General characteristics
- Displacement: 80 tons
- Length: not known
- Beam: not known
- Draught: not known
- Propulsion: steam engine; side wheel-propelled;
- Speed: not known
- Complement: 56
- Armament: one 20-pounder rifle; one 12-pounder rifle; one 24-pounder howitzer; one 12-pounder howitzer;

= USS Commodore (1863) =

Gunboat of the United States Navy

The first USS Commodore was a steamer acquired by the Union Navy during the American Civil War. She was used by the Union Navy to patrol navigable waterways of the Confederacy to prevent the South from trading with other countries.

== Civil War service ==

Commodore, a side wheel steamer, was built at New Orleans, Louisiana, and fitted for service with the West Gulf Blockading Squadron during 1863. On 31 July 1863 Acting Master John R. Hamilton was ordered to her command with instructions to patrol in Lake Pontchartrain, Louisiana. The small steamer remained there throughout the war.

== Renamed Fort Gaines ==

She was renamed Fort Gaines on 1 September 1864.

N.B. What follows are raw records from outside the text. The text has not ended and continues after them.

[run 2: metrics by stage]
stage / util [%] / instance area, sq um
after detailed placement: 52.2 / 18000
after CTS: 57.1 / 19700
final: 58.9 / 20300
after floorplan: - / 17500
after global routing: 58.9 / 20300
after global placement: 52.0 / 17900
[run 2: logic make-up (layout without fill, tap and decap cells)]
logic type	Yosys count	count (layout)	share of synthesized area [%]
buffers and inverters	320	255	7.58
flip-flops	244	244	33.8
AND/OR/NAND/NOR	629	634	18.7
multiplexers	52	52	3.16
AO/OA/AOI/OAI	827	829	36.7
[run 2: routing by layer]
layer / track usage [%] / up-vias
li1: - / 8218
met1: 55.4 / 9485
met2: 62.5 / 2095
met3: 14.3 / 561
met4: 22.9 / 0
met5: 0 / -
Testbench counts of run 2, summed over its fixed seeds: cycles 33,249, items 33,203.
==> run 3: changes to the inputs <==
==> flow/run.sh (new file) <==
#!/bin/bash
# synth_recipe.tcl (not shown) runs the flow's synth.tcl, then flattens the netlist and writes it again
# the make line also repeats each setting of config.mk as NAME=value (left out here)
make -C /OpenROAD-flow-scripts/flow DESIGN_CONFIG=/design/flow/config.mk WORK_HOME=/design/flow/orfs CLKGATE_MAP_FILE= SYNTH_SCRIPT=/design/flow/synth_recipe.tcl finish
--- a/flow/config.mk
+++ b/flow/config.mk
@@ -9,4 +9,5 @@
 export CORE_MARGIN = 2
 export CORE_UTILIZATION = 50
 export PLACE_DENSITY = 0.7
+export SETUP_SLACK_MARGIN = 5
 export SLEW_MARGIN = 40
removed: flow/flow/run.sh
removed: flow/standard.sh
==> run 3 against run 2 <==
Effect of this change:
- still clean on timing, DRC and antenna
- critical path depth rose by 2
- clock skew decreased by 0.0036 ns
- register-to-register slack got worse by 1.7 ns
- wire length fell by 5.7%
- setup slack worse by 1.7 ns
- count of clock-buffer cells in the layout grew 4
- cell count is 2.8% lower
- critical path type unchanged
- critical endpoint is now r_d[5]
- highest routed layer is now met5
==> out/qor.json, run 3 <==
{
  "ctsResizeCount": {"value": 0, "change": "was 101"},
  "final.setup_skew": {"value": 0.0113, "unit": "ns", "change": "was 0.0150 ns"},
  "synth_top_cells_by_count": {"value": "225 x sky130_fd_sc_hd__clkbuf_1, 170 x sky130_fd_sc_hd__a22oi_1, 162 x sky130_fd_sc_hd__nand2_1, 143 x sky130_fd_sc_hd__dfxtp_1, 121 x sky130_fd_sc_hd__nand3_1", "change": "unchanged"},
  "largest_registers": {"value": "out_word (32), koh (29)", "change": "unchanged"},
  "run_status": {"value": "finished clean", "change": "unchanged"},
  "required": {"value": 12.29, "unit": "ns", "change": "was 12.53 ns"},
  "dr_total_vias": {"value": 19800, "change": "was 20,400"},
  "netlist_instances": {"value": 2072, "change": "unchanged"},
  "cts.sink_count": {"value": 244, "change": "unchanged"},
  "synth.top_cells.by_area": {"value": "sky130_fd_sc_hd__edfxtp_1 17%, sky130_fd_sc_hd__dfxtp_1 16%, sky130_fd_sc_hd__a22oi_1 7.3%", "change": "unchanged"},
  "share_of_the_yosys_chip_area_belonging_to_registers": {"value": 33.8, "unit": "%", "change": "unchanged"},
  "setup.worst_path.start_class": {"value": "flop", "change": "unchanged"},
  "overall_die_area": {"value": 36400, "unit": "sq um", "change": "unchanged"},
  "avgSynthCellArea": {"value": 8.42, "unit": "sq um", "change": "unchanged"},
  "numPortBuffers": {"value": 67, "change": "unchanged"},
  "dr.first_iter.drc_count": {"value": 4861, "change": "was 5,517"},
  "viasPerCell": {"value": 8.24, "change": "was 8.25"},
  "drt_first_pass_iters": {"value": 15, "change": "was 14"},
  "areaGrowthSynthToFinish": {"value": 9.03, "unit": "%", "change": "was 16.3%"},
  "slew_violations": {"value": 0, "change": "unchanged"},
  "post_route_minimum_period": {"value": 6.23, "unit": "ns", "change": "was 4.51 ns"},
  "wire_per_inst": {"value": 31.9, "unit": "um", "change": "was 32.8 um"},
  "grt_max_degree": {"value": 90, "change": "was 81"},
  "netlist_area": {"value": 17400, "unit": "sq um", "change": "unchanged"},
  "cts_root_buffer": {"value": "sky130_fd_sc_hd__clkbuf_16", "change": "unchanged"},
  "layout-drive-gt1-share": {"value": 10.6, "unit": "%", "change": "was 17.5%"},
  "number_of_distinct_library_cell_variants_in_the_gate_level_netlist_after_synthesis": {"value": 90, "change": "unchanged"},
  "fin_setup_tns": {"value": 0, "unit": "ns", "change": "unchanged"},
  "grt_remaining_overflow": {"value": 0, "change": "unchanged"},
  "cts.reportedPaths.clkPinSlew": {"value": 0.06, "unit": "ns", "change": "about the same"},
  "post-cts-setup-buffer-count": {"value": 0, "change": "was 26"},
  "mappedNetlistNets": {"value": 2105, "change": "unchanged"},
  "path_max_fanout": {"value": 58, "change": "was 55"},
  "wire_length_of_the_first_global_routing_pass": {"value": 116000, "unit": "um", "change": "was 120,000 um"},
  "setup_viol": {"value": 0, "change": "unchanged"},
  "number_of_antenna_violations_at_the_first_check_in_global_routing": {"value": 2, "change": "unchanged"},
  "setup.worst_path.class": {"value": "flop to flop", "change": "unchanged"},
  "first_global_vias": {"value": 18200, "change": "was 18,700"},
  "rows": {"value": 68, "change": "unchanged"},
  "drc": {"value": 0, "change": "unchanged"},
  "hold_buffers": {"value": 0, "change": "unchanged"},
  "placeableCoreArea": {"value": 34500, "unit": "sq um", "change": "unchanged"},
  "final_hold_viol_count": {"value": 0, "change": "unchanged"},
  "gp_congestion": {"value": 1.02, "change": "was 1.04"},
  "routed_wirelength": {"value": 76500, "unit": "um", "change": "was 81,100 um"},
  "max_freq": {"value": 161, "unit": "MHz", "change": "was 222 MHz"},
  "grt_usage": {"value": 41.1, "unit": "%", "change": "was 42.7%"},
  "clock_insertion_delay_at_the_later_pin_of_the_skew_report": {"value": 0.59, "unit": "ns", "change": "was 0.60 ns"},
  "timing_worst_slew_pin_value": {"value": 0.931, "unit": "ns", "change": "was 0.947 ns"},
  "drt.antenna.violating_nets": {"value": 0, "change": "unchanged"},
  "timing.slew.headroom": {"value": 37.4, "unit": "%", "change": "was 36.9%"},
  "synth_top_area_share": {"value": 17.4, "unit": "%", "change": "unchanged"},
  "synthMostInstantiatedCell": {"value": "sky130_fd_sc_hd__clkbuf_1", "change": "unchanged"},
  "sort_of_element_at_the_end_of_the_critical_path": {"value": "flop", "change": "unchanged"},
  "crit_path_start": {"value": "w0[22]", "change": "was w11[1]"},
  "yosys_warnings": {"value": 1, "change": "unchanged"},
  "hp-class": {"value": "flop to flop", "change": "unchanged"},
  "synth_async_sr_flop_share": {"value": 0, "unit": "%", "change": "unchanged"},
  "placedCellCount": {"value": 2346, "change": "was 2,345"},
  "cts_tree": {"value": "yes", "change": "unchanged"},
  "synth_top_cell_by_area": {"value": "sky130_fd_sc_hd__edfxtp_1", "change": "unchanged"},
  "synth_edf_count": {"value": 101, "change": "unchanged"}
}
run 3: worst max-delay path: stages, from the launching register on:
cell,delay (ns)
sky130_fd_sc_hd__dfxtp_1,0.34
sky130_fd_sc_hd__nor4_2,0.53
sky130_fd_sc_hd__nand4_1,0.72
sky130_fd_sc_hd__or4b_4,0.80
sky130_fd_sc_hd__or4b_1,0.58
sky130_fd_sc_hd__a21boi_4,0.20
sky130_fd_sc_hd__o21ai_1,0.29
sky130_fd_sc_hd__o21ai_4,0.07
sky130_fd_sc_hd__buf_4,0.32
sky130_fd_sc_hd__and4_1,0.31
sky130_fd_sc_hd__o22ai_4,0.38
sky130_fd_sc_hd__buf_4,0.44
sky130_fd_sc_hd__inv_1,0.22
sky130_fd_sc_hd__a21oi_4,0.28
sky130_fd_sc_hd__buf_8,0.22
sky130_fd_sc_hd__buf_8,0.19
From an optimization exercise on the open Yosys and OpenROAD flow, aimed at small area; shortcuts taken in it are not production practice. In this exercise RTL edits were held to simulation tests only and were not proved equivalent to the original. Power and IR drop assume default switching activity.

== rev 12 ==
// remimo_core
module remimo_core (
    input  wire        clk,
    input  wire        rst,         
    output wire        mem_req,
    output wire        mem_we,
    output wire [15:0] mem_addr,
    output wire [15:0] mem_wdata,
    input  wire        mem_ready,
    input  wire [15:0] mem_rdata,
    output wire        halted,
    output wire [1:0]  cause,       
    output wire [15:0] pc,
    output wire [15:0] r0,
    output wire [15:0] r1,
    output wire [15:0] r2,
    output wire [15:0] r3,
    output wire [3:0]  flags        
);
Size: about 450 cells after synthesis, ~120 flip-flops, roughly 140 I/O pins, roughly 5400 µm² of cells after synthesis.
export LEC_CHECK = 0
export ABC_AREA = 1
export CAP_MARGIN = 20
export CORE_MARGIN = 2
export CORE_UTILIZATION = 65
export SLEW_MARGIN = 20
create_clock -name core_clock -period 10.0 [get_ports {clk}]
standard.sh (not shown) runs the stock make flow with config.mk's settings and CLKGATE_MAP_FILE= SYNTH_SCRIPT=/design/flow/synth_recipe.tcl, a recipe that flattens the netlist after the stock synthesis.
==> flow/flow/run.sh <==
#!/bin/bash
# The standard ORFS layout (standard.sh), built with these changes:
#  - synthesis: the standard flow's own synthesis script, but Yosys's abc maps the logic
#    with flow/area.abc (an area-oriented script) and adders are left to abc;
#    the registers, their names and cell types are those of the standard
#    synthesis.
#  - every port is buffered with the smallest buffer cell;
#  - the clock tree uses small buffers and no dummy loads.
# Each tool's output goes to its own log here and under orfs/logs.
set -euo pipefail
W=$PWD
export BUFFER_PORTS_ARGS="-buffer_cell sky130_fd_sc_hd__buf_1"
export CTS_ARGS="-sink_clustering_enable -repair_clock_nets -buf_list sky130_fd_sc_hd__clkbuf_4 -dont_use_dummy_load -sink_clustering_size 20 -sink_clustering_max_diameter 60"
{
  head -n 1 synth_recipe.tcl
  echo "proc abc {args} { set i [lsearch -exact \$args -script]; if {\$i >= 0} { lset args [expr {\$i + 1}] $W/flow/area.abc }; yosys abc {*}\$args }"
  tail -n +2 synth_recipe.tcl
} > flow_synth.tcl
sed "s#SYNTH_SCRIPT=[^ ]*#SYNTH_SCRIPT=$W/flow_synth.tcl ADDER_MAP_FILE=#" standard.sh > flow_standard.sh
bash flow_standard.sh > standard_flow.log 2>&1
==> flow/flow/area.abc <==
strash
&get -n
&fraig -x
&put
scorr
dc2
dretime
strash
&get -n
&dch -f
&nf -R 1000
&put
Per the final summary, rev 12 finished and its layout is clean on timing, DRC and antenna.
Source: an optimization exercise on an open RTL-to-GDS flow (aim: small area and a short achievable clock period). Production flows keep margins and buffers that such runs may drop.
RTL that was checked went through simulation tests only; none was proved equivalent to the original.

==> flow/design.v (excerpt) <==
module osc_bank #(
    parameter N      = 16,
    parameter D      = 4,
    parameter ADDR_W = 5
) (
    input  wire              clk,
    input  wire              rst,            
    input  wire [ADDR_W-1:0] address,
    input  wire              select,         
    input  wire [3:0]        mask,
    input  wire [15:0]       data_in,
    input  wire              write_enable,
    input  wire              update,
    output reg  [15:0]       data_out,
    output wire              write_error,
    output wire              read_error
);
    localparam [1:0] W_RAMP = 2'b00, W_SQUARE = 2'b01, W_TRI = 2'b10, W_SINE = 2'b11;
    reg [15:0] inc_r   [0:15];
    reg [15:0] disp_r  [0:15];    
    reg        sq_r    [0:15];    
    reg [1:0]  wave_r  [0:15];
    reg        dir_r   [0:15];
    reg [15:0] sin_r   [0:15];
    reg [15:0] cos_r   [0:15];
    reg        zr_r    [0:15];    
    reg        zs_r    [0:15];
    reg [3:0]  pval_r  [0:15];
    reg [3:0]  pmask_r [0:15];
    reg [15:0] cur;    
    reg        p0_v, p1_v, p2_v, p3_v;
  ...
make LEC_CHECK=0 CAP_MARGIN=20 CELL_PAD_IN_SITES_DETAIL_PLACEMENT=1 CELL_PAD_IN_SITES_GLOBAL_PLACEMENT=2 CORE_MARGIN=2 CORE_UTILIZATION=55 PLACE_DENSITY=0.7 SETUP_SLACK_MARGIN=5 SLEW_MARGIN=20 finish   # period 13.0 ns
run.sh (not shown) runs the stock make flow with config.mk's settings and CLKGATE_MAP_FILE= SYNTH_SCRIPT=/design/flow/synth_recipe.tcl, a recipe that flattens the netlist after the stock synthesis.
The starting point produced a clean layout.
Then changed:
==> flow/flow/run.sh (new file) <==
#!/bin/bash
# Standard layout (the standard.sh, standard synthesis), with two
# changes: the port buffers are buf_4 cells instead of the flow's default
# pick (a slow delay buffer), and timing repair aims for 6 ns of setup
# slack. All tool output goes to standard.log in this folder.
set -euo pipefail
export BUFFER_PORTS_ARGS="-buffer_cell sky130_fd_sc_hd__buf_4"
export SETUP_SLACK_MARGIN=6
bash standard.sh > standard.log 2>&1
==> flow/standard.sh (new file) <==
#!/bin/bash
# synth_recipe.tcl (not shown) runs the flow's synth.tcl, then flattens the netlist and writes it again
# the make line also repeats each setting of config.mk as NAME=value (left out here)
make -C /OpenROAD-flow-scripts/flow DESIGN_CONFIG=/design/flow/config.mk WORK_HOME=/design/flow/orfs CLKGATE_MAP_FILE= SYNTH_SCRIPT=/design/flow/synth_recipe.tcl "${@:-finish}"
- CTS_BUF_LIST: not set -> sky130_fd_sc_hd__clkbuf_8
- SETUP_SLACK_MARGIN: 5 -> not set
removed: flow/run.sh
The changed run went through all stages and came out clean.
Non-clock buffer count goes up by 2.
Wire length stays flat.
Area after synthesis stays the same.
Sequential share of layout area is about the same.
Core utilization goes down by 0.10 points.

* * *

JK:
Another version of the RTL of osc_bank (not shown whole).
Size: about 6000 cells after synthesis, roughly 1400 flip-flops, ~48 I/O pins.
clock: 13.0 ns
lec_check: 0
cap_margin: 20
cell_pad_in_sites_detail_placement: 1
cell_pad_in_sites_global_placement: 2
core_margin: 2
core_utilization: 55
place_density: 0.7
setup_slack_margin: 5
slew_margin: 20
Stock flow here: none of the scripts above is used.
Edits applied to the flow inputs when going from JK to MS:
Settings: SETUP_SLACK_MARGIN: 5 -> unset; PLACE_DENSITY: 0.7 -> 0.4; CORE_UTILIZATION: 55 -> 25.
--- outcome ---
- Going from JK to MS, signed area change from the synthesized netlist to the final layout grows by 5.7 points.
- Looking at wire length of the first global-routing pass, MS sits about 23% higher than JK does.
- Compared with JK, MS has less setup slack.
- End of the critical path: disp_r[14][2] -> MS, disp_r[12][15] -> JK
Input-level comparison between AL and MS:
Settings: CORE_UTILIZATION changed from 25 to 55; PLACE_DENSITY changed from 0.4 to 0.7.
[summary]
- AL | status: complete | timing, DRC, antenna: pass
- Cell with the largest stage delay on the worst path: and3b_4 -> AL, a21oi_1 -> MS
- Of AL and MS, AL shows the higher number of detailed-routing iterations run before antenna repair, with MS below it.
- Re via count: AL and MS aren't equal, and the lower value belongs to MS.
- Looking only at setup slack, and setting everything else aside, the higher value of AL and MS goes to AL.
- Taking AL over MS, the non-clock buffer count ratio works out to 0.78.
- The run showing the greater number of cells traversed by the worst register-to-register path is MS.
Function was not checked in any run of this note: the RTL went through the layout flow alone.

* * *

== run 1 ==
Another version of the RTL of osc_bank (not shown whole).
For scale: about 5,700 cells after synthesis, roughly 1,400 flip-flops, about 48 I/O pins, roughly 72,000 µm² of cells after synthesis.
Settings: LEC_CHECK=0, CAP_MARGIN=20, CELL_PAD_IN_SITES_DETAIL_PLACEMENT=1, CELL_PAD_IN_SITES_GLOBAL_PLACEMENT=2, CORE_MARGIN=2, CORE_UTILIZATION=55, CTS_BUF_LIST=sky130_fd_sc_hd__clkbuf_8, PLACE_DENSITY=0.7, SLEW_MARGIN=20; clock period 13.0 ns.
standard.sh (not shown) runs the stock make flow with config.mk's settings and CLKGATE_MAP_FILE= SYNTH_SCRIPT=/design/flow/synth_recipe.tcl, a recipe that flattens the netlist after the stock synthesis.
==> flow/flow/run.sh <==
#!/bin/bash
# Standard layout (the standard.sh, standard synthesis), with these
# changes: the port buffers are buf_4 cells instead of the flow's default
# pick (a slow delay buffer), timing repair aims for 6 ns of setup slack,
# and clock tree synthesis uses clkbuf_16 buffers without dummy loads,
# in clusters of up to 24 sinks.
# All tool output goes to standard.log in this folder.
set -euo pipefail
export BUFFER_PORTS_ARGS="-buffer_cell sky130_fd_sc_hd__buf_4"
export SETUP_SLACK_MARGIN=6
export CTS_ARGS="-sink_clustering_enable -repair_clock_nets -buf_list sky130_fd_sc_hd__clkbuf_16 -dont_use_dummy_load -sink_clustering_size 24 -sink_clustering_max_diameter 120"
bash standard.sh > standard.log 2>&1
Modified inputs, run 2 compared to run 1
==> flow/flow/run.sh <==
#!/bin/bash
# Standard layout (the standard.sh, standard synthesis), with two
# changes: the port buffers are buf_4 cells instead of the flow's default
# pick (a slow delay buffer), and timing repair aims for 6 ns of setup
# slack. All tool output goes to standard.log in this folder.
set -euo pipefail
export BUFFER_PORTS_ARGS="-buffer_cell sky130_fd_sc_hd__buf_4"
export SETUP_SLACK_MARGIN=6
bash standard.sh > standard.log 2>&1
Run 2 vs. run 1: number of antenna violations at the first check in global routing increased by 1 relative to the old numbers; slew at the pin with the worst max-slew slack decreased by 0.011 ns relative to the old numbers; growth of design area from synthesis to finish increased by 3.6 points relative to the old numbers. Core util | run 2 vs run 1 | run 2 higher. Run 1 → run 2: clock-buffer cell count up about 240%. Run 1 has completed all stages; timing, DRC and antenna checks passed. Run 2: all stages complete, timing, DRC and antenna checks passed. Routed wire in run 2 totals more than in run 1. Number of cells traversed by the worst register-to-register path is higher on run 2.
Here is what was changed in the inputs of run 3 compared with run 2.
==> flow/flow/run.sh <==
#!/bin/bash
# Standard layout (the standard.sh, standard synthesis), with these
# changes: the port buffers are buf_4 cells instead of the flow's default
# pick (a slow delay buffer), timing repair aims for 6 ns of setup slack,
# and clock tree synthesis uses clkbuf_8 buffers without dummy loads.
# All tool output goes to standard.log in this folder.
set -euo pipefail
export BUFFER_PORTS_ARGS="-buffer_cell sky130_fd_sc_hd__buf_4"
export SETUP_SLACK_MARGIN=6
export CTS_ARGS="-sink_clustering_enable -repair_clock_nets -buf_list sky130_fd_sc_hd__clkbuf_8 -dont_use_dummy_load"
bash standard.sh > standard.log 2>&1
Notes after the runs:
Run 3: all stages complete, timing, DRC and antenna checks passed
Going from run 2 to run 3, the cell area was found to have gone down by about 1.7%.
Compared with run 2, in run 3 wire length of the first global-routing pass went down, number of vias after detailed routing shows a reduction of 525, core utilization of the finished layout -1.1 points.
Between run 2 and run 3, the final-layout fill cell count figures differ only marginally.
On minimum setup slack in the final design, run 2 and run 3 are basically level.
Looking at met3 layer wire length in the routed design across run 2 and run 3, the one that comes out higher is run 3.
## Diff of input files: run 4 against run 3
==> flow/flow/run.sh <==
#!/bin/bash
# Standard layout (the standard.sh, standard synthesis), with two
# changes: the port buffers are buf_4 cells instead of the flow's default
# pick (a slow delay buffer), and timing repair aims for 7 ns of setup
# slack. All tool output goes to standard.log in this folder.
set -euo pipefail
export BUFFER_PORTS_ARGS="-buffer_cell sky130_fd_sc_hd__buf_4"
export SETUP_SLACK_MARGIN=7
bash standard.sh > standard.log 2>&1
[summary]
- Lower filler-free cell count of the finished design goes to run 3 over run 4.
- What run 3 reported for wire length has to be multiplied by 1.07 to get the figure for run 4.
- Of run 4 and run 3, it is run 4 that has the higher area growth from synthesis to layout.
- Worst hold slack delta for run 4 relative to run 3: 0.011 ns higher
- Of run 4 and run 3, the higher placer congestion estimate belongs to run 3.

[what the ideal ports hide]
In the flow no input, the clock included, has a driving cell. The finished layouts below were timed again as built, in two steps. Step 1: set_driving_cell puts a clkbuf_16 on clk and a buf_2 on each other input, an assumption about the parent block. Step 2, shift: input delay + t, output delay - t, t = (earliest + latest rising clock arrival at the registers) / 2. This alone moves slack from input paths to output paths. a / b / c = ideal ports / drivers / drivers and shift; a / b = the first two.
| run | t (ns) | slack for setup (ns) | latest minus earliest clock arrival (ns) | worst register clock-pin slew, ns | worst data-port slew with drivers (ns) |
|---|---|---|---|---|---|
| the first run of note 1 | 0.907 | 4.970 / 4.817 / 4.817 | 0.058 / 0.058 | 0.08 / 0.08 | 0.16 |
| the second run of note 1 | 1.101 | 5.907 / 5.778 / 5.778 | 0.090 / 0.090 | 0.08 / 0.08 | 0.16 |
| JK | 0.891 | 5.021 / 5.021 / 5.021 | 0.073 / 0.073 | 0.07 / 0.07 | 0.06 |
| MS | 0.945 | 3.744 / 3.744 / 3.744 | 0.080 / 0.080 | 0.07 / 0.07 | 0.06 |
| AL | 0.895 | 4.096 / 4.096 / 4.096 | 0.052 / 0.053 | 0.07 / 0.07 | 0.06 |
| run 1 | 0.772 | 5.982 / 5.864 / 5.864 | 0.094 / 0.093 | 0.11 / 0.11 | 0.15 |
| run 2 | 1.089 | 5.966 / 5.855 / 5.855 | 0.090 / 0.089 | 0.08 / 0.08 | 0.15 |
| run 3 | 1.025 | 5.968 / 5.849 / 5.849 | 0.152 / 0.152 | 0.07 / 0.07 | 0.14 |
| run 4 | 1.029 | 6.037 / 5.933 / 5.933 | 0.084 / 0.084 | 0.08 / 0.08 | 0.16 |
After both steps setup and hold are still met in every run listed. For the first run of note 1, which loses most, drivers alone change the setup slack by -0.153 ns; drivers and shift together by -0.153 ns.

== Post-war decommissioning and disposal ==

Commodore was sold at New Orleans, 12 August 1865 to a private company in Wilmington, NC. She later sank on the shore of the Cape Fear River's Eagle Island in the Wilmington Harbor not far from the current museum ship USS North Carolina.
 Prior to sinking, after decommissioning, the ship was renamed the “waccamaw”, and used as a river ferry.